週刊誌コラム

週刊新潮「タワークレーン」

平安時代 創建の袖ヶ崎神社

 鶯亭金升や柳家金語楼兄弟が眠る東五反田の本立寺参道前の桜田通り(中原街道)を少し高輪寄りに進むと、同じ側に小さなお宮が建っている。袖ヶ崎神社で、うっかりすると神社とは気付かないほどの地味な存在だが、その歴史はなかなか古い。

 平安時代末の保延三年(一一三七)京都の稲荷山から稲荷大明神を勧請したと伝えられ、元は忍田稲荷といった。近くの雉子神社や宝塔寺の創建は十五世紀の室町時代、本立寺はそれより一世紀後の安土桃山時代末期の開山だからこの辺りの寺院の中では一番古い歴史を有している。

 幕末の切絵図「品川・白金・目黒辺之絵図」を見ると、本立寺に隣接して忍田稲荷と記入されている。また、この絵図には松平陸奥守、つまり仙台藩伊達家の下屋敷を始め、多くの大名や旗本の下屋敷も描かれている。

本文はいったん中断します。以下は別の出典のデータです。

`src/rtl/pattern_pkg.sv`:
```
// Shared definitions for the pattern checker: mode encodings, LFSR taps and seed,
// and the checker state enum.
package pattern_pkg;

  localparam logic [2:0] MODE_COUNTER  = 3'b000;
  localparam logic [2:0] MODE_LFSR     = 3'b001;
  localparam logic [2:0] MODE_WALK1    = 3'b010;
  localparam logic [2:0] MODE_WALK0    = 3'b011;
  localparam logic [2:0] MODE_HAMMER   = 3'b100;
  localparam logic [2:0] MODE_NEIGHBOR = 3'b101;

  localparam int unsigned LFSR_TAP_HI  = 31;
  localparam int unsigned LFSR_TAP_MID = 21;
  localparam int unsigned LFSR_TAP_LO  = 1;
  localparam logic [31:0] LFSR_SEED    = 32'h04030201;

  typedef enum logic [1:0] {IDLE, RUN, DRAIN, DONE} state_e;

endpackage

```
`src/rtl/pattern_expect.sv`:
```
// Expected-word generator: reloads on load (latching mode), steps once per advance.
module pattern_expect
  import pattern_pkg::*;
#(
  parameter int          WIDTH      = 32,
  parameter logic [31:0] LFSR_RESET = LFSR_SEED
) (
  input  logic             clk,
  input  logic             reset,
  input  logic             load,
  input  logic [2:0]       mode,
  input  logic             advance,
  output logic [WIDTH-1:0] expected
);

  localparam logic [WIDTH-1:0] One = WIDTH'(1);

  logic [2:0]       mode_q, mode_d;
  logic [WIDTH-1:0] exp_q, exp_d;
  logic [WIDTH-1:0] nb_q, nb_d;
  logic             toggle_q, toggle_d;

  always_comb begin
    mode_d   = mode_q;
    exp_d    = exp_q;
    nb_d     = nb_q;
    toggle_d = toggle_q;
    if (load) begin
      mode_d   = mode;
      toggle_d = 1'b1;
      nb_d     = ~One;
      case (mode)
        MODE_COUNTER: exp_d = One;
        MODE_LFSR:    exp_d = WIDTH'(LFSR_RESET);
        MODE_WALK1:   exp_d = One;
        MODE_WALK0:   exp_d = ~One;
        default:      exp_d = '0;
      endcase
    end else if (advance) begin
      toggle_d = ~toggle_q;
      // Neighbor pattern only moves its hole on the all-zero half of each pair.
      if (!toggle_q) nb_d = {nb_q[WIDTH-2:0], nb_q[WIDTH-1]};
      case (mode_q)
        MODE_COUNTER:  exp_d = exp_q + One;
        MODE_LFSR:     exp_d = {exp_q[WIDTH-2:0],
                                exp_q[LFSR_TAP_HI] ^ exp_q[LFSR_TAP_MID] ^ exp_q[LFSR_TAP_LO]};
        MODE_WALK1,
        MODE_WALK0:    exp_d = {exp_q[WIDTH-2:0], exp_q[WIDTH-1]};
        MODE_HAMMER:   exp_d = {WIDTH{toggle_q}};
        MODE_NEIGHBOR: exp_d = toggle_q ? nb_q : '0;
        default:       exp_d = '0;
      endcase
    end
  end

  always_ff @(posedge clk or posedge reset) begin
    if (reset) begin
      mode_q   <= MODE_COUNTER;
      exp_q    <= '0;
      nb_q     <= '0;
      toggle_q <= 1'b0;
    end else begin
      mode_q   <= mode_d;
      exp_q    <= exp_d;
      nb_q     <= nb_d;
      toggle_q <= toggle_d;
    end
  end

  assign expected = exp_q;

endmodule

```
`src/rtl/pattern_check.sv`:
```
// Receive-side pattern checker with a two-stage registered compare.
// First-mismatch capture is built only when PATTERN_CHECK_FIRST_ERR_EN is defined.
module pattern_check
  import pattern_pkg::*;
#(
  parameter int          WIDTH      = 32,
  parameter logic [31:0] LFSR_RESET = LFSR_SEED
) (
  input  logic             clk,
  input  logic             reset,
  input  logic             start,
  input  logic [2:0]       mode,
  input  logic [31:0]      length,
  input  logic [WIDTH-1:0] din,
  input  logic             din_valid,
  output logic             busy,
  output logic             done,
  output logic [31:0]      word_count,
  output logic [31:0]      error_count,
  output logic             error,
  output logic [31:0]      first_err_index,
  output logic [WIDTH-1:0] first_err_expected,
  output logic [WIDTH-1:0] first_err_actual
);

  state_e           state_q, state_d;
  logic [31:0]      length_q, word_count_q, error_count_q;
  logic             error_q;
  logic             s1_valid_q, s2_mis_q;
  logic [WIDTH-1:0] s1_din_q, s1_exp_q;
  logic [WIDTH-1:0] expected;
  logic             accept, last;

  assign accept = (state_q == RUN) && din_valid && !start;
  assign last   = accept && (length_q != '0) && (word_count_q + 32'd1 == length_q);

  pattern_expect #(
    .WIDTH      (WIDTH),
    .LFSR_RESET (LFSR_RESET)
  ) u_expect (
    .clk      (clk),
    .reset    (reset),
    .load     (start),
    .mode     (mode),
    .advance  (accept),
    .expected (expected)
  );

  always_comb begin
    state_d = state_q;
    busy    = (state_q == RUN) || (state_q == DRAIN);
    done    = (state_q == DONE);
    if (start) begin
      state_d = RUN;
    end else begin
      case (state_q)
        RUN:     if (last) state_d = DRAIN;
        DRAIN:   if (!s1_valid_q) state_d = DONE;
        default: state_d = state_q;
      endcase
    end
  end

  always_ff @(posedge clk or posedge reset) begin
    if (reset) begin
      state_q <= IDLE;
    end else begin
      state_q <= state_d;
    end
  end

  always_ff @(posedge clk or posedge reset) begin
    if (reset) begin
      length_q      <= '0;
      word_count_q  <= '0;
      error_count_q <= '0;
      error_q       <= 1'b0;
      s1_valid_q    <= 1'b0;
      s1_din_q      <= '0;
      s1_exp_q      <= '0;
      s2_mis_q      <= 1'b0;
    end else if (start) begin
      // Words still in flight belong to the previous run and are dropped.
      length_q      <= length;
      word_count_q  <= '0;
      error_count_q <= '0;
      error_q       <= 1'b0;
      s1_valid_q    <= 1'b0;
      s2_mis_q      <= 1'b0;
    end else begin
      s1_valid_q <= accept;
      if (accept) begin
        s1_din_q     <= din;
        s1_exp_q     <= expected;
        word_count_q <= word_count_q + 32'd1;
      end
      s2_mis_q <= s1_valid_q && (s1_din_q != s1_exp_q);
      if (s2_mis_q) begin
        error_q <= 1'b1;
        if (error_count_q != '1) error_count_q <= error_count_q + 32'd1;
      end
    end
  end

  assign word_count  = word_count_q;
  assign error_count = error_count_q;
  assign error       = error_q;

`ifdef PATTERN_CHECK_FIRST_ERR_EN
  logic [31:0]      s1_idx_q, s2_idx_q, fe_idx_q;
  logic [WIDTH-1:0] s2_exp_q, s2_act_q, fe_exp_q, fe_act_q;

  always_ff @(posedge clk or posedge reset) begin
    if (reset) begin
      s1_idx_q <= '0;
      s2_idx_q <= '0;
      s2_exp_q <= '0;
      s2_act_q <= '0;
      fe_idx_q <= '0;
      fe_exp_q <= '0;
      fe_act_q <= '0;
    end else if (start) begin
      fe_idx_q <= '0;
      fe_exp_q <= '0;
      fe_act_q <= '0;
    end else begin
      if (accept) s1_idx_q <= word_count_q;
      if (s1_valid_q) begin
        s2_idx_q <= s1_idx_q;
        s2_exp_q <= s1_exp_q;
        s2_act_q <= s1_din_q;
      end
      if (s2_mis_q && !error_q) begin
        fe_idx_q <= s2_idx_q;
        fe_exp_q <= s2_exp_q;
        fe_act_q <= s2_act_q;
      end
    end
  end

  assign first_err_index    = fe_idx_q;
  assign first_err_expected = fe_exp_q;
  assign first_err_actual   = fe_act_q;
`else
  assign first_err_index    = '0;
  assign first_err_expected = '0;
  assign first_err_actual   = '0;
`endif

endmodule

```
`config.mk`:
```
export PLATFORM = sky130hd
export DESIGN_NAME = pattern_check
export DESIGN_NICKNAME = d
export VERILOG_FILES = /design/src/rtl/pattern_pkg.sv /design/src/rtl/pattern_expect.sv /design/src/rtl/pattern_check.sv
export SDC_FILE = /design/constraint.sdc
export NUM_CORES = 1
export LEC_CHECK = 0
export CAP_MARGIN = 20
export CORE_MARGIN = 2
export CORE_UTILIZATION = 54
export CTS_CLUSTER_SIZE = 20
export DETAILED_ROUTE_END_ITERATION = 10
export PLACE_DENSITY = 0.88
export SLEW_MARGIN = 10
export SYNTH_ARGS = -nofsm -noshare
export SYNTH_HDL_FRONTEND = slang
export SYNTH_SLANG_ARGS = --single-unit
export TNS_END_PERCENT = 20
```
`constraint.sdc`:
```
create_clock -name clk -period 8.9 [get_ports clk]
set_input_delay 1.78 -clock clk [delete_from_list [all_inputs] [get_ports clk]]
set_output_delay 1.78 -clock clk [all_outputs]
set_load 0.01 [all_outputs]
```
# After elaboration in Yosys (flattened, before gate mapping)
# Index checks and enable logic that the tools add are counted.
word_totals:
  register_bits: 233
  input_bits: 71
  output_inout_bits: 163
  elab_cells: 80
classes:
  addsub: 3
  eq_ne: 17
  mux: 23
  bitwise_logic: 4
  reduce_logical: 20
ops:
  columns: ["cell", "n"]
  rows:
  - ["2-to-1 mux 32 bit", 11]
  - ["one-hot mux 32 bit (5 select lines)", 1]
  - ["adder 32 x 1 -> 32 bit (second input constant)", 3]
  - ["one-hot mux 32 bit (3 select lines)", 1]
  - ["== test 32 bit", 1]
  - ["!= test 32 bit", 1]
  - ["!= test 32 bit (second input constant)", 1]
  - ["nonzero test 32 bit", 1]
  - ["== test 3 x 2 -> 1 bit (second input constant)", 4]
  - ["== test 3 x 1 -> 1 bit (second input constant)", 2]
  - ["== test 3 bit (second input constant)", 2]
  - ["zero test 3 bit", 2]
  - ["2-to-1 mux 1 bit", 6]
  - ["2-to-1 mux 2 bit", 3]
  - ["!= test 3 bit (second input constant)", 2]
  - ["AND reduction 2 bit", 3]
  - ["nonzero test 2 bit", 3]
  - ["logical AND 1 bit", 5]
  - ["== test 2 bit (second input constant)", 2]
  - ["one-hot mux 2 bit (2 select lines)", 1]
  - ["OR reduction 2 bit", 2]
  - ["AND reduction 3 bit", 1]
  - ["nonzero test 3 bit", 1]
  - ["== test 2 x 1 -> 1 bit (second input constant)", 1]
  - ["other kinds (5)", 7]

# Longest topological paths before layout
depth:
  ltp_word: 8
  ltp_mapped: 11
  ltp_nobuf: 10

# By module
# From an unflattened synthesis, not the netlist that was laid out.
unflattened:
  cells_unflattened: 1529
  area_unflattened_um2: 13513.0
modules_own_cells:
  columns: ["mod", "instances", "cells_each", "area_each_um2", "seq_area_each_um2"]
  rows:
  - ["pattern_check", 1, 1004, 9188.8, 4129.0]
  - ["pattern_expect", 1, 525, 4324.1, 1701.6]

# Least setup slack after synthesis
# No wires, ideal clock.
synth_timing:
  path_type: "in2reg"
  from: "input port din_valid"
  to: "register state_q[0]"
  setup_time_ns: 0.126
  t_arrival_ns: 3.112
  required_ns: 8.774
  setup_slack_ns: 5.661
  stages: 8
  path_buffers: 0
  cell_sequence: "nand2_1 -> nor2_1 -> o2111ai_1 -> nor4_1 -> nand4_1 -> nor4_4 -> a21oi_1 -> a311o_1"
synth_between:
  elab_chain_cells: 6
synth_lines:
  columns: ["item", "line", "text"]
  rows:
  - ["start, declared", "pattern_check.sv:15", "input logic din_valid,"]
  - ["logical AND 1 bit (2 in series)", "pattern_check.sv:34", "assign accept = (state_q == RUN) && din_valid && !start;"]
  - ["logical AND 1 bit (2 in series)", "pattern_check.sv:35", "assign last = accept && (length_q != '0) && (word_count_q + 32'd1 == length_q);"]
  - ["!= test 3 bit (no line)", null, null]
  - ["AND reduction 3 bit (no line)", null, null]
  - ["end signal, assigned", "pattern_check.sv:68", "state_q <= state_d;"]
  - ["end, declared", "pattern_check.sv:26", "state_e state_q, state_d;"]
# Every way passes these cells.
# A chain may end at the register's enable or synchronous reset.

# Worst setup path after layout
layout_timing:
  from: "input port din_valid"
  to: "register u_expect.exp_q[5] (netlist: u_expect.expected[5])"
layout_between:
  elab_chain_cells: 3
layout_lines:
  columns: ["item", "line", "text"]
  rows:
  - ["logical AND 1 bit (2 in series)", "pattern_check.sv:34", null]
  - ["nonzero test 2 bit (no line)", null, null]
  - ["end signal, assigned", "pattern_expect.sv:64", "exp_q <= exp_d;"]
  - ["end, declared", "pattern_expect.sv:19", "logic [WIDTH-1:0] exp_q, exp_d;"]
# Every way passes these cells.

==> results.yml <==
outcome:
  status: "finished clean"
floorplanning:
  die_area_um2: 25400
  fp-row-count: 56
  core_area_um2: 23500
  start_util_pct: 55.3
  die_w_um: 159
  io_pins: 234
  die_height_um: 159
final_layout:
  drive_above_1_share_pct: 11.4
  final_cells: 1772
  num_antenna_cells: 0
  area_growth_pct: 15.9
  finalNetCount: 1511
  final_util_pct: 64.1
worst_hold_path:
  min_path_cells: 1
  hold_path_end: "state_q[1]$_DFFE_PP0P_"
  min_from: "s1_valid_q$_DFF_PP0_"
  hold_class: "reg2reg"
worst_setup_path:
  cp.required_ps: 9300
  crit_family: "simple AND/OR/NAND/NOR gates"
  r2r_start: "word_count[2]$_DFFE_PP0P_"
  slowest_delay_ps: 650
  reg2reg_to: "state_q[0]$_DFFE_PP0P_"
  crit_type: "in2reg"
  path_common_cell: "nand2_1"
  rr_worst_depth: 8
  cp_slowest_cell: "nand2_1"
  reg2reg_slack_ps: 5400
  critPathCaptureType: "flip-flop"
  critPathLaunchType: "primary input"
  worstPathArrival_ps: 4220
  path_cells: "clkdlybuf4s50_1 -> nand2_1 -> buf_4 -> nand2_1 -> nand2_1 -> a31oi_1 -> a21oi_1 -> nand2_1"
  critPathMaxFanout: 53
  crit_buf_inv: 2
pwr:
  ir_drop_mv: 0.137
  seqPwrFrac_pct: 46.9
  p_switching_uw: 741
  power.leakage_nw: 6.01
  power_density_nw_per_um2: 180
  p_sw_share_pct: 27.3
  clkPwrFrac_pct: 38.9
  pwr-share-comb_pct: 14.2
  intPower_mw: 1.97
grt:
  grt_overflow: 0
  grt_pass1_vias: 10100
  gr-usage-all-layers_pct: 25.1
  grt_max_degree: 137
  grt_pass1_wl_um: 53200
  antenna_found_initial: 0
clock_tree:
  cts_sinks: 233
  hold_buffers: 0
  h-tree-depth: 1
  cts_buffer_depth: 3
  path_clk_slew_ps: 60
  cts_tree: "done"
  postCtsSetupBuffers: 0
  cts-root-buf: "clkbuf_16"
  clock_latency_ps: 540
  cts_resized: 0
  cts_buffers: 25
timing:
  fin_crit_sh_pct: 42.9
  setup_violations: 0
  hold_viol: 0
  fin_tns_setup_ps: 0
  timing.hold.ws_ps: 474
  layout_min_cycle_time_ps: 3820
  slew-limit-headroom_pct: 27.4
  rsz0062_at_grt: "false"
  fin_ws_ps: 5080
  worstMarginPinSlew_ps: 1090
  drv_slew: 0
  fin_skew_ps: 31.3
  clock.fmax_mhz: 262
synthesis:
  muxShareOfSynthArea_pct: 8.56
  yosys_warnings: 0
  syn_inst: 1341
  synth-edff-count: 0
  netlist_area_um2: 13000
  synthArstFlopShare_pct: 100
  yosysUniqueCellTypes: 62
  synth_ff_type: "dfrtp_1"
  synth_xor_area_share_pct: 9.63
  synth_top_family_by_area: "simple AND/OR/NAND/NOR gates"
  seq_area_frac_synth_pct: 44.8
  ys_seq_elements: 233
  synthAdderAreaFrac_pct: 0.577
  avgSynthCellArea_um2: 9.70
  synth_simple_gate_area_share_pct: 17.2
  synth-compound-area-share_pct: 10.7
drt:
  firstDrtPassIters: 8
  wl_um: 32400
  drtIter0Drc: 1134
  drcViolationCount: 0
  drt-vias-per-instance: 5.95
  vias: 10500
  drtAntennaViolNets: 0
  post_drt_wl_per_cell_um: 18.3
job:
  maxCapViolations: 0
placement:
  port_buffers: 137
  finalWeightedCongestion: 0.921
  dp_slack_ps: 4610
  hpwl_um: 22000
  placed_cells: 1724
## how the worst max path moves through the flow
stage / from / to / slack, ps / cells after the start
final: din_valid / u_expect.expected[5]$_DFFE_PP0P_ / 5080 / 8
after global routing: din_valid / u_expect.expected[3]$_DFFE_PP0P_ / 4810 / 8
after CTS: state_q[0]$_DFFE_PP0P_ / busy / 5150 / 4
after detailed placement: din_valid / u_expect.expected[5]$_DFFE_PP0P_ / 4610 / 8
after global placement: din_valid / u_expect.expected[3]$_DFFE_PP0P_ / 4640 / 8
after floorplan: reset / error$_DFFE_PP0P_ / 730 / 1
## placed cells by master (no fill, tap or decap), types with 10 or more instances in the layout
cell type        count
nor2_1              87
nand2b_1            23
xnor2_1             91
a21oi_1             50
inv_1               19
a222oi_1            19
and3_1              19
nor3_1              20
nor4_1              24
xor2_1              52
o21ai_0             94
mux2_2              98
dfrtp_1            233
clkdlybuf4s50_1    136
o211ai_1            10
nand2_1             98
or3_1               23
conb_1              96
nand3_1             72
clkbuf_16           25
nand4_1             37
## synthesized netlist by cell type (2+ instances only)
cell type	number	area share [%]
a211oi_1	4	0.23
a21o_1	3	0.17
a21oi_1	50	1.9
a221oi_1	2	0.13
a222oi_1	19	1.5
a31oi_1	6	0.29
a41oi_1	2	0.13
and2_1	5	0.24
and3_1	19	0.91
and4_1	8	0.54
buf_2	5	0.19
buf_4	96	5.5
clkbuf_1	74	2.1
dfrtp_1	233	45
ha_1	6	0.58
inv_1	20	0.58
mux2_2	98	8.5
nand2_1	98	2.8
nand2b_1	23	1.1
nand3_1	72	2.8
nand4_1	37	1.8
nor2_1	90	2.6
nor2b_1	2	0.096
nor3_1	21	0.81
nor4_1	24	1.2
o211ai_1	10	0.58
o21a_1	7	0.40
o21ai_0	94	3.6
o221ai_1	2	0.13
o31a_1	2	0.13
o31ai_1	8	0.46
or2_2	3	0.14
or3_1	23	1.1
or4_1	6	0.35
xnor2_1	91	6.1
xor2_1	52	3.5
## kinds of logic after synthesis
logic type / after synthesis
DFF: 233
and+or+nand+nor: 439
other: 1
buffers and inverters: 197
xor gates and xnor gates: 143
AOI/OAI and AO/OA: 223
muxes: 99
adders and majority gates: 6
## power by group through the flow
stage | Combinational, mW | Sequential (mW) | Clock (mW)
after global placement | 0.367 | 1.28 | 0
after CTS | 0.382 | 1.27 | 1.07
after floorplan | 0.328 | 1.24 | 0
after detailed placement | 0.378 | 1.29 | 0
final | 0.386 | 1.27 | 1.06
after global routing | 0.422 | 1.29 | 1.11
## flip-flops by register name, summed over array words and instances, names as in the netlist, 2 cells and up
| register | count |
|---|---|
| s1_exp_q | 32 |
| error_count | 32 |
| s1_din_q | 32 |
| u_expect.nb_q | 32 |
| u_expect.expected | 32 |
| length_q | 32 |
| state_q | 2 |
| word_count | 32 |
| u_expect.mode_q | 3 |
## cell type report
class	instances	area (um2)
timing repair buffer	147	1470
fill	1810	8460
sequential	233	5830
inverter	21	86.3
clock inverter	9	106
multi-input combinational	1006	6450
tap	319	399
clock buffer	37	731
## layer usage
metal	routed length (um)	up-vias	track usage, %
li1	-	4749	-
met5	0	-	0
met1	13200	5151	34.8
met2	15500	576	41.3
met4	928	0	7.93
met3	2790	70	3.39
## metrics by stage
step	power [mW]	instance area, um2
3_3_place_gp	1.65	14200
2_1_floorplan	1.56	13400
5_1_grt	2.82	15100
3_5_place_dp	1.67	14200
4_1_cts	2.72	15000
6_report	2.71	15100
Power figures use the tool's default switching activity.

 忍田稲荷は、このような周辺の大名や旗本の信仰が厚かったらしい。江戸時代には何度か火災に遭っているが、延享二年(一七四五)の火事のときは伊達家が新社殿を寄進している。

 下って嘉永二年(一八四九)に建てられた土蔵造りの社殿には、名工伊豆長八(入江長八)の手になる「八岐の大蛇」の鏝絵があった。残念ながら、この社殿は戦災で焼失、現在の社殿は桜田通りの拡張で境内が縮小された昭和四十二年に建てられたものである。

 袖ヶ崎神社となったのは明治以降で、袖ヶ崎の名については『江戸名所図会』の宝塔寺「元三大師堂」の項に「この辺を大崎と云ふ。古へは海浜にて、この地より東の方品川までの間、袖の形に似たりとて袖が崎とも呼べり」と説明されている。

 またこの辺りは明治初期まで品川台町といい、大崎地区にありながら北品川に属していた。